• **TASK DESCRIPTION**:
Find the line containing "slack (ns) |" in the data below, then output that line and each one after it exactly, with nothing else.

Stored data:
<<<<

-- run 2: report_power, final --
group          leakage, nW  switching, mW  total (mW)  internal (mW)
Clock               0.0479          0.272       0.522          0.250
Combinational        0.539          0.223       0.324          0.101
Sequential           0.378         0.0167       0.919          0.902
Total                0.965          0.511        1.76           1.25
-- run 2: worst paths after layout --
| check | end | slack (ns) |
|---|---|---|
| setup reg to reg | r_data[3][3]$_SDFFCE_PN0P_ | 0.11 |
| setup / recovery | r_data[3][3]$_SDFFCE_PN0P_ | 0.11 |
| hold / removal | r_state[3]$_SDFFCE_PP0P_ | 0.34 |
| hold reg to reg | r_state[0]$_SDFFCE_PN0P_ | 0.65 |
### config.mk
export PLATFORM = sky130hd
export DESIGN_NAME = flatten_ibuf_tx
export DESIGN_NICKNAME = d
export VERILOG_FILES = /design/src/rtl/flatten_ibuf_tx.sv
export SDC_FILE = /design/constraint.sdc
export NUM_CORES = 1
export LEC_CHECK = 0
export ABC_AREA = 1
export BUFFER_PORTS_ARGS = -buffer_cell sky130_fd_sc_hd__buf_2
export CAP_MARGIN = 25
export CELL_PAD_IN_SITES_DETAIL_PLACEMENT = 1
export CELL_PAD_IN_SITES_GLOBAL_PLACEMENT = 1
export CORE_ASPECT_RATIO = 0.9
export CORE_MARGIN = 2
export CORE_UTILIZATION = 49
export DETAILED_ROUTE_END_ITERATION = 8
export PLACE_DENSITY = 0.87
export SETUP_SLACK_MARGIN = 0.02
export SYNTH_ARGS = -nofsm -noshare
export SYNTH_HDL_FRONTEND = slang
export SYNTH_SLANG_ARGS = --single-unit
### constraint.sdc
create_clock -name clk -period 6.35 [get_ports clk]
set_input_delay 1.905 -clock clk [delete_from_list [all_inputs] [get_ports clk]]
set_output_delay 1.905 -clock clk [all_outputs]
set_load 0.1 [all_outputs]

>>>>

• **OUTPUT BELOW**:
| check | end | slack (ns) |
|---|---|---|
| setup reg to reg | r_data[3][3]$_SDFFCE_PN0P_ | 0.11 |
| setup / recovery | r_data[3][3]$_SDFFCE_PN0P_ | 0.11 |
| hold / removal | r_state[3]$_SDFFCE_PP0P_ | 0.34 |
| hold reg to reg | r_state[0]$_SDFFCE_PN0P_ | 0.65 |
### config.mk
export PLATFORM = sky130hd
export DESIGN_NAME = flatten_ibuf_tx
export DESIGN_NICKNAME = d
export VERILOG_FILES = /design/src/rtl/flatten_ibuf_tx.sv
export SDC_FILE = /design/constraint.sdc
export NUM_CORES = 1
export LEC_CHECK = 0
export ABC_AREA = 1
export BUFFER_PORTS_ARGS = -buffer_cell sky130_fd_sc_hd__buf_2
export CAP_MARGIN = 25
export CELL_PAD_IN_SITES_DETAIL_PLACEMENT = 1
export CELL_PAD_IN_SITES_GLOBAL_PLACEMENT = 1
export CORE_ASPECT_RATIO = 0.9
export CORE_MARGIN = 2
export CORE_UTILIZATION = 49
export DETAILED_ROUTE_END_ITERATION = 8
export PLACE_DENSITY = 0.87
export SETUP_SLACK_MARGIN = 0.02
export SYNTH_ARGS = -nofsm -noshare
export SYNTH_HDL_FRONTEND = slang
export SYNTH_SLANG_ARGS = --single-unit
### constraint.sdc
create_clock -name clk -period 6.35 [get_ports clk]
set_input_delay 1.905 -clock clk [delete_from_list [all_inputs] [get_ports clk]]
set_output_delay 1.905 -clock clk [all_outputs]
set_load 0.1 [all_outputs]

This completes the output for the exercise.